His advice is echoed by another doctor, general practitioner at London Doctors Clinic Dr Ciara Yeates. “Begin adjusting your body clock several days before departure,” she adds. “For eastward travel bring your bedtime forward by one to two hours and for westward travel put it back. This will make the time shift less dramatic and easier to adjust to when you arrive.”
Flying to your port of embarkation? “If possible, try to book a flight which arrives at your destination during the early evening, and then stay awake until about 10pm before going to bed,” Dr Ciara advises. “It is also important to avoid napping excessively on the flight.”
How to sleep better… on the ship
“If you’re in warmer climates give the sun a ‘high five’ every morning,” advises Dr Beaus. “Getting outside in the sun for 15 minutes each morning – within 15-30 minutes of waking up – helps to regulate the production of melatonin, the sleep hormone. Your internal body clock (the circadian rhythm) runs on a 24-hour schedule and functions best when you are exposed to a regular pattern of light and dark.”

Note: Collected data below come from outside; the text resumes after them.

[config.mk]
export PLATFORM = sky130hd
export DESIGN_NAME = fcd_unit
export DESIGN_NICKNAME = d
export VERILOG_FILES = /design/src/hw/fcd_unit.v
export VERILOG_INCLUDE_DIRS = /design/src /design/src/hw
export SDC_FILE = /design/constraint.sdc
export NUM_CORES = 2
export LEC_CHECK = 0
export BUFFER_PORTS_ARGS = -buffer_cell sky130_fd_sc_hd__buf_2
export CAP_MARGIN = 20
export CORE_MARGIN = 1
export CORE_UTILIZATION = 36
export DETAILED_ROUTE_END_ITERATION = 8
export PLACE_DENSITY = 0.49
export RECOVER_POWER = 50
export SETUP_SLACK_MARGIN = 0.1
export SLEW_MARGIN = 20
export SYNTH_ARGS = -nofsm -noshare
export SYNTH_HDL_FRONTEND = slang
export SYNTH_SLANG_ARGS = --single-unit
[constraint.sdc]
create_clock -name mclk -period 30.1 [get_ports mclk]
set_input_delay 1.505 -clock mclk [delete_from_list [all_inputs] [get_ports mclk]]
set_output_delay 1.505 -clock mclk [all_outputs]
set_load 0.05 [all_outputs]
[src/hw/fcd_defines.vh]
// Constants for the FPU convert and divide slice
`ifndef FCD_DEFINES_VH
`define FCD_DEFINES_VH
// Register byte offsets
`define FCD_A_CTRL 8'h00
`define FCD_A_STAT 8'h04
`define FCD_A_COMM 8'h08
`define FCD_A_ISSUE 8'h0C
`define FCD_A_PC 8'h10
`define FCD_A_FRBLK 2'b01
// Control register fields
`define FCD_B_PR 0
`define FCD_B_DN 1
`define FCD_F_RM 3:2
`define FCD_F_EN 8:4
`define FCD_CTRL_RST 9'h000
// Cause bit positions, enables share I..V
`define FCD_C_I 0
`define FCD_C_U 1
`define FCD_C_O 2
`define FCD_C_Z 3
`define FCD_C_V 4
`define FCD_C_E 5
// Status register fields
`define FCD_F_FLG 12:8
`define FCD_B_BSY 16
`define FCD_B_TRP 17
`define FCD_B_UND 18
// Opcode matching
`define FCD_OP_HI 4'hF
`define FCD_OP_DIV 4'h3
`define FCD_OP_CNVDS 8'hBD
`define FCD_OP_CNVSD 8'hAD
`define FCD_PC_STEP 32'h00000002
// Cycle counts per instruction
`define FCD_CYC_CNV 5'h01
`define FCD_CYC_DIVS 5'h0E
`define FCD_CYC_DIVD 5'h1E
// Single precision special words
`define FCD_S_PINF 32'h7F800000
`define FCD_S_NINF 32'hFF800000
`define FCD_S_QNAN 32'h7FBFFFFF
`define FCD_S_MIN 31'h00800000
`define FCD_S_INFM 31'h7F800000
`define FCD_S_QLIM 31'h7FC00000
// Double precision special fields
`define FCD_D_QNAN 64'h7FF7FFFFFFFFFFFF
`define FCD_D_EXPMX 11'h7FF
// Narrowing of the low word
`define FCD_LO_INX 32'h1FFFFFFF
`define FCD_LO_TRZ 32'hE0000000
`define FCD_LO_STK 32'h0FFFFFFF
`define FCD_LO_G 28
`define FCD_S_LSB 29
`define FCD_S_FRAC 51:29
`define FCD_S_ULP 54'h00000020000000
`define FCD_RM_RTZ 2'h1
// Exponent figures
`define FCD_D_OVT 11'h47E
`define FCD_D_UNT 11'h380
`define FCD_EXP_ADJ 13'sh0380
`define FCD_BIAS_S 13'sh007F
`define FCD_BIAS_D 13'sh03FF
`define FCD_EMAX_S 13'sh00FF
`define FCD_EMAX_D 13'sh07FF
`define FCD_DIV_UNT 13'sh0001
`endif

[src/hw/fcd_unit.v]
// FPU convert and divide slice with APB register access
`timescale 1ns/1ps
`include "fcd_defines.vh"
// Summary of operation
// - Double to single into comm register, one cycle
// - Mode zero: conversion opcodes are undefined
// - Inexact enable always traps; O/U on conditions
// - Trapped conversion leaves comm register unchanged
// - Fixed results for infinities, quiet NaN; denormal errors
// - Signalling NaN narrow: invalid, quiet result or trap
// - Discarded low 29 bits nonzero set inexact
// - Round-to-zero mode masks low word bits
// - Narrow trap conditions on exponent limits
// - Single to double into pair, one cycle
// - Widen: copy zero/inf, denormal errors, NaN handling
// - Single classify: zero, denormal, normal by magnitude
// - Single classify: infinity, quiet, signalling NaN
// - Denormal-as-zero bit turns denormals into zero
// - Single divide writes destination after 14 cycles
// - Double divide writes destination pair after 30 cycles
// - Divide: signalling invalid, else quiet NaN passes
// - Normal divisor: inf/zero dividend, denormal, normal
// - Trapped divide leaves destination unchanged
module fcd_unit (
  input wire mclk, // Core clock
  input wire rst, // Asynchronous reset, active high
  input wire psel, // APB select
  input wire penable, // APB access phase
  input wire pwrite, // APB direction, high for write
  input wire [7:0] paddr, // APB byte address
  input wire [31:0] pwdata, // APB write data
  output reg [31:0] prdata, // APB read data
  output reg pready, // APB transfer done
  output reg pslverr, // APB error on unmapped address
  output reg fpu_trap, // Exception trap pulse
  output reg undef_op, // Undefined operation pulse
  output reg instr_done // Instruction retired pulse
);

  ////////////////////////////////////////////////////////////////////
  // Local codes
  localparam [2:0] C_NORM = 3'h0; // Operand classes
  localparam [2:0] C_ZERO = 3'h1;
  localparam [2:0] C_DEN = 3'h2;
  localparam [2:0] C_INF = 3'h3;
  localparam [2:0] C_QNAN = 3'h4;
  localparam [2:0] C_SIGNALLING_NAN = 3'h5;
  localparam [1:0] D_NONE = 2'h0; // Destination kinds
  localparam [1:0] D_COMM = 2'h1;
  localparam [1:0] D_SGL = 2'h2;
  localparam [1:0] D_PAIR = 2'h3;
  localparam QT_S = 25; // Quotient top bit, single
  localparam QT_D = 57; // Quotient top bit, double

  ////////////////////////////////////////////////////////////////////
  // Functions
  // Single word class from magnitude
  function [2:0] cls_s;
    input [31:0] w;
    input dn;
    begin
      if (w[30:0] < `FCD_S_MIN)
        cls_s = (dn || w[30:0] == 31'h0) ? C_ZERO : C_DEN;
      else if (w[30:0] < `FCD_S_INFM)
        cls_s = C_NORM;
      else if (w[30:0] == `FCD_S_INFM)
        cls_s = C_INF;
      else if (w[30:0] < `FCD_S_QLIM)
        cls_s = C_QNAN;
      else
        cls_s = C_SIGNALLING_NAN;
    end
  endfunction

  // Double word class, same ordering of NaNs
  function [2:0] cls_d;
    input [63:0] w;
    input dn;
    begin
      if (w[62:52] == 11'h000)
        cls_d = (dn || w[51:0] == 52'h0) ? C_ZERO : C_DEN;
      else if (w[62:52] != `FCD_D_EXPMX)
        cls_d = C_NORM;
      else if (w[51:0] == 52'h0)
        cls_d = C_INF;
      else if (!w[51])
        cls_d = C_QNAN;
      else
        cls_d = C_SIGNALLING_NAN;
    end
  endfunction

  // Unpack to {exponent, mantissa with hidden one}
  function [65:0] unp;
    input [63:0] w;
    input dbl;
    begin
      if (dbl)
        unp = {2'h0, w[62:52], 1'b1, w[51:0]};
      else
        unp = {5'h00, w[62:55], 1'b1, w[54:32], 29'h0};
    end
  endfunction

  // One restoring divide step: {quotient bit, next remainder}
  function [54:0] dstep;
    input [53:0] r;
    input [52:0] d;
    reg [53:0] t;
    begin
      t = r - {1'b0, d};
      if (r >= {1'b0, d})
        dstep = {1'b1, t[52:0], 1'b0};
      else
        dstep = {1'b0, r[52:0], 1'b0};
    end
  endfunction

  // Round, range check and pack; returns {O, U, I, result}
  function [66:0] fin;
    input sg;
    input dbl;
    input signed [12:0] e;
    input [52:0] m;
    input g;
    input s;
    input [1:0] rm;
    reg [53:0] sm;
    reg signed [12:0] ef;
    reg up;
    begin
      up = (rm != `FCD_RM_RTZ) && g && (s || (dbl ? m[0] : m[`FCD_S_LSB]));
      sm = {1'b0, m} + (up ? (dbl ? 54'h1 : `FCD_S_ULP) : 54'h0);
      ef = sm[53] ? e + 13'sh0001 : e;
      if (sm[53])
        sm = sm >> 1;
      if (m == 53'h0)
        fin = {3'h0, sg, 63'h0}; // Signed zero, exact
      else if (ef >= (dbl ? `FCD_EMAX_D : `FCD_EMAX_S))
        fin = dbl ? {3'h5, sg, `FCD_D_EXPMX, 52'h0} : {3'h5, sg, `FCD_S_INFM, 32'h0};
      else if (ef <= 13'sh0000)
        fin = {3'h3, sg, 63'h0}; // Flushed, no denormal output
      else if (dbl)
        fin = {2'h0, g | s, sg, ef[10:0], sm[51:0]};
      else
        fin = {2'h0, g | s, sg, ef[7:0], sm[`FCD_S_FRAC], 32'h0};
    end
  endfunction

  ////////////////////////////////////////////////////////////////////
  // State
  reg [31:0] fr_r [0:15]; // Single registers, pairs are even/odd
  reg [8:0] ctrl_r; // Mode, denormal, rounding, trap enables
  reg [5:0] cause_r; // Exception cause field
  reg [4:0] flags_r; // Sticky exception flags
  reg [31:0] comm_r; // Communication register
  reg [31:0] pc_r; // Program counter
  reg [15:0] lop_r; // Last issued opcode
  reg und_r; // Last issue was undefined
  reg trp_r; // Last instruction trapped
  reg busy_r; // Instruction in flight
  reg [4:0] cnt_r; // Cycles left
  reg kdiv_r; // Normal divide running
  reg dbl_r; // Double precision in flight
  reg [1:0] dsel_r; // Destination kind
  reg [3:0] dst_r; // Destination index
  reg [63:0] res_r; // Pending result, single in upper word
  reg [5:0] pcs_r; // Pending cause
  reg os_r; // Overflow trap condition
  reg us_r; // Underflow trap condition
  reg sgn_r; // Quotient sign
  reg signed [12:0] ex_r; // Quotient exponent before normalising
  reg [53:0] rem_r; // Divide remainder
  reg [52:0] dvs_r; // Divisor mantissa
  reg [57:0] q_r; // Quotient bits
  integer i;

  wire pr = ctrl_r[`FCD_B_PR];
  wire dn = ctrl_r[`FCD_B_DN];
  wire [1:0] rm = ctrl_r[`FCD_F_RM];
  wire [4:0] en = ctrl_r[`FCD_F_EN];

  ////////////////////////////////////////////////////////////////////
  // APB decode
  wire acc = psel && penable;
  wire go_a = acc && !pready && !busy_r; // Stall while busy
  wire go_b = acc && pready; // Completing edge
  wire frh = (paddr[7:6] == `FCD_A_FRBLK);
  wire [3:0] fri = paddr[5:2];
  reg hit;
  reg [31:0] rdv;

  // Read mux and map check
  always @* begin
    hit = (paddr[1:0] == 2'h0);
    rdv = 32'h0;
    if (frh)
      rdv = fr_r[fri];
    else
      case (paddr)
        `FCD_A_CTRL: rdv = {23'h0, ctrl_r};
        `FCD_A_STAT: rdv = {13'h0, und_r, trp_r, busy_r, 3'h0, flags_r, 2'h0, cause_r};
        `FCD_A_COMM: rdv = comm_r;
        `FCD_A_ISSUE: rdv = {16'h0, lop_r};
        `FCD_A_PC: rdv = pc_r;
        default: hit = 1'b0; // Unmapped
      endcase
  end

  ////////////////////////////////////////////////////////////////////
  // Issue decode, taken from write data of the issue register
  wire [15:0] op = pwdata[15:0];
  wire [3:0] p1 = {op[11:9], 1'b0}; // First pair base
  wire [3:0] p2 = {op[7:5], 1'b0}; // Second pair base
  wire [3:0] p1o = {op[11:9], 1'b1};
  wire [3:0] p2o = {op[7:5], 1'b1};
  wire is_dv = (op[15:12] == `FCD_OP_HI) && (op[3:0] == `FCD_OP_DIV);
  wire is_ds = (op[15:12] == `FCD_OP_HI) && !op[8] && (op[7:0] == `FCD_OP_CNVDS);
  wire is_sd = (op[15:12] == `FCD_OP_HI) && !op[8] && (op[7:0] == `FCD_OP_CNVSD);
  reg [63:0] wa, wb, ws, qn, infx;
  reg [65:0] ua, ub;
  reg [2:0] ca, cb, cs, cf;
  reg signed [12:0] ea, eb, ed;
  reg [31:0] lom;
  reg [12:0] wx; // Widened exponent, rebiased to double
  reg [66:0] cv;
  reg sx;
  reg i_und, i_div, i_os, i_us;
  reg [1:0] i_dsel;
  reg [3:0] i_dst;
  reg [63:0] i_res;
  reg [5:0] i_cs;
  reg [4:0] i_cyc;

  // Classify and settle every non-iterative outcome at issue
  always @* begin
    wa = pr ? {fr_r[p1], fr_r[p1o]} : {fr_r[op[11:8]], 32'h0};
    wb = pr ? {fr_r[p2], fr_r[p2o]} : {fr_r[op[7:4]], 32'h0};
    ws = {fr_r[p1], fr_r[p1o]};
    ua = unp(wa, pr);
    ub = unp(wb, pr);
    ea = ua[65:53];
    eb = ub[65:53];
    ca = pr ? cls_d(wa, dn) : cls_s(wa[63:32], dn);
    cb = pr ? cls_d(wb, dn) : cls_s(wb[63:32], dn);
    cs = cls_d(ws, dn);
    cf = cls_s(comm_r, dn);
    sx = wa[63] ^ wb[63];
    qn = pr ? `FCD_D_QNAN : {`FCD_S_QNAN, 32'h0};
    infx = pr ? {sx, `FCD_D_EXPMX, 52'h0} : {sx, `FCD_S_INFM, 32'h0};
    ed = {2'h0, ws[62:52]};
    // Rebias in its own field so the carry cannot land in the fraction
    wx = {5'h00, comm_r[30:23]} + `FCD_EXP_ADJ;
    lom = (rm == `FCD_RM_RTZ) ? (ws[31:0] & `FCD_LO_TRZ) : ws[31:0];
    cv = fin(ws[63], 1'b0, ed - `FCD_EXP_ADJ,
      (cs == C_ZERO) ? 53'h0 : {1'b1, ws[51:32], lom},
      lom[`FCD_LO_G], (lom & `FCD_LO_STK) != 32'h0, rm);
    i_und = 1'b0;
    i_div = 1'b0;
    i_os = 1'b0;
    i_us = 1'b0;
    i_dsel = D_NONE;
    i_dst = pr ? p1 : op[11:8];
    i_res = 64'h0;
    i_cs = 6'h00;
    i_cyc = `FCD_CYC_CNV;
    if (is_ds && pr) begin
      i_dsel = D_COMM;
      case (cs)
        C_DEN: i_cs[`FCD_C_E] = 1'b1;
        C_INF: i_res = {ws[63] ? `FCD_S_NINF : `FCD_S_PINF, 32'h0};
        C_QNAN: i_res = {`FCD_S_QNAN, 32'h0};
        C_SIGNALLING_NAN: begin
          i_cs[`FCD_C_V] = 1'b1;
          i_res = {`FCD_S_QNAN, 32'h0};
        end
        default: begin
          i_res = cv[63:0];
          i_cs = {3'h0, cv[66:65], cv[64] | ((ws[31:0] & `FCD_LO_INX) != 32'h0)};
          i_os = (cs == C_NORM) && (ws[62:52] >= `FCD_D_OVT);
          i_us = (cs == C_NORM) && (ws[62:52] <= `FCD_D_UNT);
        end
      endcase
    end else if (is_sd && pr) begin
      i_dsel = D_PAIR;
      case (cf)
        C_ZERO: i_res = {comm_r[31], 63'h0};
        C_INF: i_res = {comm_r[31], `FCD_D_EXPMX, 52'h0};
        C_DEN: i_cs[`FCD_C_E] = 1'b1;
        C_QNAN: i_res = `FCD_D_QNAN;
        C_SIGNALLING_NAN: begin
          i_cs[`FCD_C_V] = 1'b1;
          i_res = `FCD_D_QNAN;
        end
        default: i_res = {comm_r[31], wx[10:0], comm_r[22:0], 29'h0};
      endcase
    end else if (is_dv && (!pr || (!op[8] && !op[4]))) begin
      i_dsel = pr ? D_PAIR : D_SGL;
      i_cyc = pr ? `FCD_CYC_DIVD : `FCD_CYC_DIVS;
      i_os = (ea - eb + (pr ? `FCD_BIAS_D : `FCD_BIAS_S)) >= (pr ? `FCD_EMAX_D : `FCD_EMAX_S);
      i_us = (ea - eb + (pr ? `FCD_BIAS_D : `FCD_BIAS_S)) <= `FCD_DIV_UNT;
      if (ca == C_SIGNALLING_NAN || cb == C_SIGNALLING_NAN) begin
        i_cs[`FCD_C_V] = 1'b1;
        i_res = qn;
      end else if (ca == C_QNAN || cb == C_QNAN)
        i_res = qn;
      else
        case (cb)
          C_NORM: begin
            if (ca == C_INF)
              i_res = infx;
            else if (ca == C_ZERO)
              i_res = {sx, 63'h0};
            else if (ca == C_DEN)
              i_cs[`FCD_C_E] = 1'b1;
            else
              i_div = 1'b1;
          end
          C_ZERO: begin
            if (ca == C_ZERO) begin
              i_cs[`FCD_C_V] = 1'b1;
              i_res = qn;
            end else begin
              i_cs[`FCD_C_Z] = (ca != C_INF); // Divide by zero
              i_res = infx;
            end
          end
          C_INF: begin
            if (ca == C_DEN)
              i_cs[`FCD_C_E] = 1'b1;
            else if (ca == C_INF) begin
              i_cs[`FCD_C_V] = 1'b1;
              i_res = qn;
            end else
              i_res = {sx, 63'h0};
          end
          default: i_cs[`FCD_C_E] = 1'b1; // Denormal divisor
        endcase
    end else
      i_und = 1'b1;
  end

  ////////////////////////////////////////////////////////////////////
  // Divide finish and trap decision
  reg top, g, s, trap;
  reg [52:0] dm;
  reg [66:0] fd;
  reg [5:0] fc;
  reg [63:0] fres;
  reg [54:0] st1, st2;

  // Normalise the quotient and pick the final cause
  always @* begin
    st1 = dstep(rem_r, dvs_r);
    st2 = dstep(st1[53:0], dvs_r);
    top = dbl_r ? q_r[QT_D] : q_r[QT_S];
    if (dbl_r) begin
      dm = top ? q_r[QT_D:QT_D-52] : q_r[QT_D-1:QT_D-53];
      g = top ? q_r[QT_D-53] : q_r[QT_D-54];
      s = (top ? |q_r[QT_D-54:0] : |q_r[QT_D-55:0]) | (rem_r != 54'h0);
    end else begin
      dm = top ? {q_r[QT_S:QT_S-23], 29'h0} : {q_r[QT_S-1:QT_S-24], 29'h0};
      g = top ? q_r[QT_S-24] : q_r[QT_S-25];
      s = (top & q_r[QT_S-25]) | (rem_r != 54'h0);
    end
    fd = fin(sgn_r, dbl_r, top ? ex_r : ex_r - 13'sh0001, dm, g, s, rm);
    fc = kdiv_r ? {3'h0, fd[66:64]} : pcs_r;
    fres = kdiv_r ? fd[63:0] : res_r;
    trap = en[`FCD_C_I] | fc[`FCD_C_E]
      | (fc[`FCD_C_V] & en[`FCD_C_V]) | (fc[`FCD_C_Z] & en[`FCD_C_Z])
      | (en[`FCD_C_O] & (fc[`FCD_C_O] | os_r))
      | (en[`FCD_C_U] & (fc[`FCD_C_U] | us_r));
  end

  ////////////////////////////////////////////////////////////////////
  // Registers, bus handshake and instruction sequencing
  always @(posedge mclk or posedge rst) begin
    if (rst) begin
      for (i = 0; i < 16; i = i + 1)
        fr_r[i] <= 32'h0;
      ctrl_r <= `FCD_CTRL_RST;
      cause_r <= 6'h00;
      flags_r <= 5'h00;
      comm_r <= 32'h0;
      pc_r <= 32'h0;
      lop_r <= 16'h0;
      und_r <= 1'b0;
      trp_r <= 1'b0;
      busy_r <= 1'b0;
      cnt_r <= 5'h00;
      kdiv_r <= 1'b0;
      dbl_r <= 1'b0;
      dsel_r <= D_NONE;
      dst_r <= 4'h0;
      res_r <= 64'h0;
      pcs_r <= 6'h00;
      os_r <= 1'b0;
      us_r <= 1'b0;
      sgn_r <= 1'b0;
      ex_r <= 13'sh0000;
      rem_r <= 54'h0;
      dvs_r <= 53'h0;
      q_r <= 58'h0;
      prdata <= 32'h0;
      pready <= 1'b0;
      pslverr <= 1'b0;
      fpu_trap <= 1'b0;
      undef_op <= 1'b0;
      instr_done <= 1'b0;
    end else begin
      fpu_trap <= 1'b0;
      undef_op <= 1'b0;
      instr_done <= 1'b0;
      // Answer one cycle into the access phase
      if (go_a) begin
        pready <= 1'b1;
        prdata <= (hit && !pwrite) ? rdv : 32'h0;
        pslverr <= !hit;
      end else if (go_b || !acc) begin
        pready <= 1'b0;
        pslverr <= 1'b0;
      end
      // Writes land on the completing edge
      if (go_b && pwrite && hit) begin
        if (frh)
          fr_r[fri] <= pwdata;
        else
          case (paddr)
            `FCD_A_CTRL: ctrl_r <= pwdata[8:0];
            `FCD_A_STAT: flags_r <= flags_r & ~pwdata[`FCD_F_FLG]; // Write one to clear
            `FCD_A_COMM: comm_r <= pwdata;
            `FCD_A_PC: pc_r <= pwdata;
            `FCD_A_ISSUE: begin
              lop_r <= op;
              und_r <= i_und;
              if (i_und)
                undef_op <= 1'b1;
              else begin
                pc_r <= pc_r + `FCD_PC_STEP;
                cause_r <= 6'h00;
                busy_r <= 1'b1;
                cnt_r <= i_cyc - 5'h01;
                kdiv_r <= i_div;
                dbl_r <= pr;
                dsel_r <= i_dsel;
                dst_r <= i_dst;
                res_r <= i_res;
                pcs_r <= i_cs;
                os_r <= i_os;
                us_r <= i_us;
                sgn_r <= sx;
                ex_r <= ea - eb + (pr ? `FCD_BIAS_D : `FCD_BIAS_S);
                rem_r <= {1'b0, ua[52:0]};
                dvs_r <= ub[52:0];
                q_r <= 58'h0;
              end
            end
            default: ;
          endcase
      end
      // Two quotient bits per cycle until the last cycle
      if (busy_r && cnt_r != 5'h00) begin
        cnt_r <= cnt_r - 5'h01;
        if (kdiv_r) begin
          q_r <= {q_r[55:0], st1[54], st2[54]};
          rem_r <= st2[53:0];
        end
      end
      // Retire: causes, flags, then write back unless trapped
      if (busy_r && cnt_r == 5'h00) begin
        busy_r <= 1'b0;
        kdiv_r <= 1'b0;
        instr_done <= 1'b1;
        cause_r <= fc;
        flags_r <= flags_r | fc[4:0]; // Set wins over a same-cycle clear
        trp_r <= trap;
        fpu_trap <= trap;
        if (!trap)
          case (dsel_r)
            D_COMM: comm_r <= fres[63:32];
            D_SGL: fr_r[dst_r] <= fres[63:32];
            D_PAIR: begin
              fr_r[dst_r] <= fres[63:32];
              fr_r[dst_r | 4'h1] <= fres[31:0];
            end
            default: ;
          endcase
      end
    end
  end

endmodule // fcd_unit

With so many time zones crossed, keeping your body clock in check is seriously important when it comes to regulating sleep, and Dr Ciara advises against napping on arrival, and staying up until at least 10pm local time.
Depending on your cruise package, this may be the most challenging way to achieve a good night’s sleep – limiting alcohol. “Don’t have alcohol within three hours of bedtime,” insists Dr Beaus. “While alcohol can make you sleepy, it doesn’t help you achieve restful sleep. In fact, alcohol prevents you from reaching the deep stages of sleep, dehydrates you and awakens you in the middle of the night (usually to go to the bathroom).”
“Alcohol and caffeine both act as natural stimulants so you should avoid these, particularly three to four hours before bedtime,” agrees Dr Ciara.
If you’re lucky enough to be in a cabin with a bathtub, relaxing in the tub before bedtime is also known to help ease you into a good night’s sleep. “A warm bath can help you ease the day’s stress,” adds Dr Irshaad Ebrahim, medical director of The London Sleep Centre. “Ahead of bedtime, and the heat helps your body prepare for sleep and relax both your muscles and mind. But try to leave some time between getting out of the bath and going to bed.”
During the day
Your choices made throughout your day on board can also affect the way you sleep, especially when it comes to movement. Sea days can make staying active more of a challenge, but most ships will offer fitness facilities and even classes.
“Staying active can help speed the transition of your body clock and make you more prepared to sleep at your new bedtime,” explains Dr Beaus. “Whether that’s a brisk walk around the promenade, a tranquil yoga class, or a high-powered spin class. Avoid exercise within three to four hours before bedtime as it can stimulate the mind and energise the body in ways that interfere with sleep.”
In an effort to help its customers sleep properly and get the most out of their cruise holiday, Breus has even developed the Princess luxury bed, available on all cruises including enhanced mattress support and individually wrapped coils, as well as an array of pillow choices.
So just remember, fight the urge to nap when you get to your cabin, avoid too many trips to the pool bar and why not try out a yoga or spin class on board… you’ll be sleeping like a baby in no time.